● **What the task requires**: Print each of the entries exactly, leaving nothing out.

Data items
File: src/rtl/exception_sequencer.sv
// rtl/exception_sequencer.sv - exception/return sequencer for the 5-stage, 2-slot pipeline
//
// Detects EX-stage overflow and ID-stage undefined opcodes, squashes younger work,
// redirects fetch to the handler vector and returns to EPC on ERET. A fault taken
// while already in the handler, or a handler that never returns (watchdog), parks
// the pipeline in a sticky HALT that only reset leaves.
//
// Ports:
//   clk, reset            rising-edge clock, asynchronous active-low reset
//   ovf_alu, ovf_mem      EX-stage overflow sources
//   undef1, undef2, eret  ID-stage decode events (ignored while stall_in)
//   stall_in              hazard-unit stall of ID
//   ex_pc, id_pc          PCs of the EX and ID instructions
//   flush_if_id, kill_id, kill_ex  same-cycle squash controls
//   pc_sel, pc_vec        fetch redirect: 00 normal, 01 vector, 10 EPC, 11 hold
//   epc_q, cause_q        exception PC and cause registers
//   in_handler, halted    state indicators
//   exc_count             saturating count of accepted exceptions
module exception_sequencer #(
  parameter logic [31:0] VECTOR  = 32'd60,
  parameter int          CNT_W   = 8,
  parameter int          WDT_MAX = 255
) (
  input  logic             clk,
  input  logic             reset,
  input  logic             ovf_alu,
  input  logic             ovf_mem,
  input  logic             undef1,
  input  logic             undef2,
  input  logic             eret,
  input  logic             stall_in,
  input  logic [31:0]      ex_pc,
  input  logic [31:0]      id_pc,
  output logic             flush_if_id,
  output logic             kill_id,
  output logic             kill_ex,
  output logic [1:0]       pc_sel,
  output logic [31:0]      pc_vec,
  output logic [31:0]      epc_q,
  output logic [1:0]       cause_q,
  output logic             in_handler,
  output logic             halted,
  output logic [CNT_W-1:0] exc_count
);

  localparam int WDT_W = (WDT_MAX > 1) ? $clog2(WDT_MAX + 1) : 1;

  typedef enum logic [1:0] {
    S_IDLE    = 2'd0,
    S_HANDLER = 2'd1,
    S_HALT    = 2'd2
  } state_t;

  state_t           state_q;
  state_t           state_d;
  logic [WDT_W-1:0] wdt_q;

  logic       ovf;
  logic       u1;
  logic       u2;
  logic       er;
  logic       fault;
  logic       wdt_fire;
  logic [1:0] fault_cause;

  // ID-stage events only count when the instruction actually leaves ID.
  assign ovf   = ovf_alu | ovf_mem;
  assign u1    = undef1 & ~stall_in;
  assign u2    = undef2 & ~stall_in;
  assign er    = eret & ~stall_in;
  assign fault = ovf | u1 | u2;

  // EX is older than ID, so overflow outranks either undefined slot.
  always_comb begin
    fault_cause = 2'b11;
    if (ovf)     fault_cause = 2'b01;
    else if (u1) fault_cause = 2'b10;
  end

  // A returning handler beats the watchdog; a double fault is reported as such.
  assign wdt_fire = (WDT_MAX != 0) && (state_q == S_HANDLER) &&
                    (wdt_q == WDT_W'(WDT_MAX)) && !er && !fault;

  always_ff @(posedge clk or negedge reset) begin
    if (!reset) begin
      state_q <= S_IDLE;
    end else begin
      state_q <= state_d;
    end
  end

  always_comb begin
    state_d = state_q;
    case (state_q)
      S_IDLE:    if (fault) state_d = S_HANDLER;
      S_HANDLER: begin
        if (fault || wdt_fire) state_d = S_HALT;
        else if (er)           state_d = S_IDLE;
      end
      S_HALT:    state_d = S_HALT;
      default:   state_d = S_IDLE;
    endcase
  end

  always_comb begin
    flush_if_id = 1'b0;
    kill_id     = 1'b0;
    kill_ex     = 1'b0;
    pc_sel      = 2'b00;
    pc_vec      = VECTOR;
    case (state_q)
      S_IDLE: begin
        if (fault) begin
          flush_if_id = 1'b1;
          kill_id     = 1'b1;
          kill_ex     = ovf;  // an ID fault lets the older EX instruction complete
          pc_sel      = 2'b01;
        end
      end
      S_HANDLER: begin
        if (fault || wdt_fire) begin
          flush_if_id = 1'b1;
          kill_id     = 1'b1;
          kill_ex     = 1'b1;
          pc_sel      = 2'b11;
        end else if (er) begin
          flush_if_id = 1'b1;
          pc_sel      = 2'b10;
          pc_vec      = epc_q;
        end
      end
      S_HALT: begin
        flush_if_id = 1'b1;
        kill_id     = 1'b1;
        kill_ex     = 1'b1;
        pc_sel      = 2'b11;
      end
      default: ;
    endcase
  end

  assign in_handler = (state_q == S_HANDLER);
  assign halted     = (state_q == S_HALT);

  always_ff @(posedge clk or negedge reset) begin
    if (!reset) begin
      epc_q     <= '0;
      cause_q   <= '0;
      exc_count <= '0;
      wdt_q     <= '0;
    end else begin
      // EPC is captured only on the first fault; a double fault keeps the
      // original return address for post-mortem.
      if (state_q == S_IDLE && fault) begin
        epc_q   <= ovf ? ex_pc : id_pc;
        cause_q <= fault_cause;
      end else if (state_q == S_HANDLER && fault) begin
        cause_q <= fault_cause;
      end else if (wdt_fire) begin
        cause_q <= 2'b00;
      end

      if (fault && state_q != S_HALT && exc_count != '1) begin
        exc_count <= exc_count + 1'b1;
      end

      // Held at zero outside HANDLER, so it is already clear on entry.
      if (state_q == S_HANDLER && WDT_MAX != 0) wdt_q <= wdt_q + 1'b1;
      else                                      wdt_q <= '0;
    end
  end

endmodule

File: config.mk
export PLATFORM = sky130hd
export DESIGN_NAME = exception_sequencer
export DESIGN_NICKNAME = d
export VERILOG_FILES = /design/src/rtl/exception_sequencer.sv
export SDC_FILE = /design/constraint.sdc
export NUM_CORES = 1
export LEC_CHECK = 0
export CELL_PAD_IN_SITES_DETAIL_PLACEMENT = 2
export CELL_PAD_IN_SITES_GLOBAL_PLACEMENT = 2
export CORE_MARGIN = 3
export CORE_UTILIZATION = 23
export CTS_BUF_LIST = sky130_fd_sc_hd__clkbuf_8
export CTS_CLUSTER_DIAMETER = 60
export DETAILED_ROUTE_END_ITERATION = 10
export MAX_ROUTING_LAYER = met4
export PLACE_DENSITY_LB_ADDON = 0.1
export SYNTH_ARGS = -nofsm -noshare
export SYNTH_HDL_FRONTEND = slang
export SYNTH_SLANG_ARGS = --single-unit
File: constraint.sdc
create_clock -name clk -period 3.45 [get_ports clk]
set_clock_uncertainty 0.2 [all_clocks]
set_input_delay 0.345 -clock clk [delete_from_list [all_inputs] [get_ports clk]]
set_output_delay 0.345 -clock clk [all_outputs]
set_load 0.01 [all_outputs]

● **Finished task**:
File: src/rtl/exception_sequencer.sv
// rtl/exception_sequencer.sv - exception/return sequencer for the 5-stage, 2-slot pipeline
//
// Detects EX-stage overflow and ID-stage undefined opcodes, squashes younger work,
// redirects fetch to the handler vector and returns to EPC on ERET. A fault taken
// while already in the handler, or a handler that never returns (watchdog), parks
// the pipeline in a sticky HALT that only reset leaves.
//
// Ports:
//   clk, reset            rising-edge clock, asynchronous active-low reset
//   ovf_alu, ovf_mem      EX-stage overflow sources
//   undef1, undef2, eret  ID-stage decode events (ignored while stall_in)
//   stall_in              hazard-unit stall of ID
//   ex_pc, id_pc          PCs of the EX and ID instructions
//   flush_if_id, kill_id, kill_ex  same-cycle squash controls
//   pc_sel, pc_vec        fetch redirect: 00 normal, 01 vector, 10 EPC, 11 hold
//   epc_q, cause_q        exception PC and cause registers
//   in_handler, halted    state indicators
//   exc_count             saturating count of accepted exceptions
module exception_sequencer #(
  parameter logic [31:0] VECTOR  = 32'd60,
  parameter int          CNT_W   = 8,
  parameter int          WDT_MAX = 255
) (
  input  logic             clk,
  input  logic             reset,
  input  logic             ovf_alu,
  input  logic             ovf_mem,
  input  logic             undef1,
  input  logic             undef2,
  input  logic             eret,
  input  logic             stall_in,
  input  logic [31:0]      ex_pc,
  input  logic [31:0]      id_pc,
  output logic             flush_if_id,
  output logic             kill_id,
  output logic             kill_ex,
  output logic [1:0]       pc_sel,
  output logic [31:0]      pc_vec,
  output logic [31:0]      epc_q,
  output logic [1:0]       cause_q,
  output logic             in_handler,
  output logic             halted,
  output logic [CNT_W-1:0] exc_count
);

  localparam int WDT_W = (WDT_MAX > 1) ? $clog2(WDT_MAX + 1) : 1;

  typedef enum logic [1:0] {
    S_IDLE    = 2'd0,
    S_HANDLER = 2'd1,
    S_HALT    = 2'd2
  } state_t;

  state_t           state_q;
  state_t           state_d;
  logic [WDT_W-1:0] wdt_q;

  logic       ovf;
  logic       u1;
  logic       u2;
  logic       er;
  logic       fault;
  logic       wdt_fire;
  logic [1:0] fault_cause;

  // ID-stage events only count when the instruction actually leaves ID.
  assign ovf   = ovf_alu | ovf_mem;
  assign u1    = undef1 & ~stall_in;
  assign u2    = undef2 & ~stall_in;
  assign er    = eret & ~stall_in;
  assign fault = ovf | u1 | u2;

  // EX is older than ID, so overflow outranks either undefined slot.
  always_comb begin
    fault_cause = 2'b11;
    if (ovf)     fault_cause = 2'b01;
    else if (u1) fault_cause = 2'b10;
  end

  // A returning handler beats the watchdog; a double fault is reported as such.
  assign wdt_fire = (WDT_MAX != 0) && (state_q == S_HANDLER) &&
                    (wdt_q == WDT_W'(WDT_MAX)) && !er && !fault;

  always_ff @(posedge clk or negedge reset) begin
    if (!reset) begin
      state_q <= S_IDLE;
    end else begin
      state_q <= state_d;
    end
  end

  always_comb begin
    state_d = state_q;
    case (state_q)
      S_IDLE:    if (fault) state_d = S_HANDLER;
      S_HANDLER: begin
        if (fault || wdt_fire) state_d = S_HALT;
        else if (er)           state_d = S_IDLE;
      end
      S_HALT:    state_d = S_HALT;
      default:   state_d = S_IDLE;
    endcase
  end

  always_comb begin
    flush_if_id = 1'b0;
    kill_id     = 1'b0;
    kill_ex     = 1'b0;
    pc_sel      = 2'b00;
    pc_vec      = VECTOR;
    case (state_q)
      S_IDLE: begin
        if (fault) begin
          flush_if_id = 1'b1;
          kill_id     = 1'b1;
          kill_ex     = ovf;  // an ID fault lets the older EX instruction complete
          pc_sel      = 2'b01;
        end
      end
      S_HANDLER: begin
        if (fault || wdt_fire) begin
          flush_if_id = 1'b1;
          kill_id     = 1'b1;
          kill_ex     = 1'b1;
          pc_sel      = 2'b11;
        end else if (er) begin
          flush_if_id = 1'b1;
          pc_sel      = 2'b10;
          pc_vec      = epc_q;
        end
      end
      S_HALT: begin
        flush_if_id = 1'b1;
        kill_id     = 1'b1;
        kill_ex     = 1'b1;
        pc_sel      = 2'b11;
      end
      default: ;
    endcase
  end

  assign in_handler = (state_q == S_HANDLER);
  assign halted     = (state_q == S_HALT);

  always_ff @(posedge clk or negedge reset) begin
    if (!reset) begin
      epc_q     <= '0;
      cause_q   <= '0;
      exc_count <= '0;
      wdt_q     <= '0;
    end else begin
      // EPC is captured only on the first fault; a double fault keeps the
      // original return address for post-mortem.
      if (state_q == S_IDLE && fault) begin
        epc_q   <= ovf ? ex_pc : id_pc;
        cause_q <= fault_cause;
      end else if (state_q == S_HANDLER && fault) begin
        cause_q <= fault_cause;
      end else if (wdt_fire) begin
        cause_q <= 2'b00;
      end

      if (fault && state_q != S_HALT && exc_count != '1) begin
        exc_count <= exc_count + 1'b1;
      end

      // Held at zero outside HANDLER, so it is already clear on entry.
      if (state_q == S_HANDLER && WDT_MAX != 0) wdt_q <= wdt_q + 1'b1;
      else                                      wdt_q <= '0;
    end
  end

endmodule

File: config.mk
export PLATFORM = sky130hd
export DESIGN_NAME = exception_sequencer
export DESIGN_NICKNAME = d
export VERILOG_FILES = /design/src/rtl/exception_sequencer.sv
export SDC_FILE = /design/constraint.sdc
export NUM_CORES = 1
export LEC_CHECK = 0
export CELL_PAD_IN_SITES_DETAIL_PLACEMENT = 2
export CELL_PAD_IN_SITES_GLOBAL_PLACEMENT = 2
export CORE_MARGIN = 3
export CORE_UTILIZATION = 23
export CTS_BUF_LIST = sky130_fd_sc_hd__clkbuf_8
export CTS_CLUSTER_DIAMETER = 60
export DETAILED_ROUTE_END_ITERATION = 10
export MAX_ROUTING_LAYER = met4
export PLACE_DENSITY_LB_ADDON = 0.1
export SYNTH_ARGS = -nofsm -noshare
export SYNTH_HDL_FRONTEND = slang
export SYNTH_SLANG_ARGS = --single-unit
File: constraint.sdc
create_clock -name clk -period 3.45 [get_ports clk]
set_clock_uncertainty 0.2 [all_clocks]
set_input_delay 0.345 -clock clk [delete_from_list [all_inputs] [get_ports clk]]
set_output_delay 0.345 -clock clk [all_outputs]
set_load 0.01 [all_outputs]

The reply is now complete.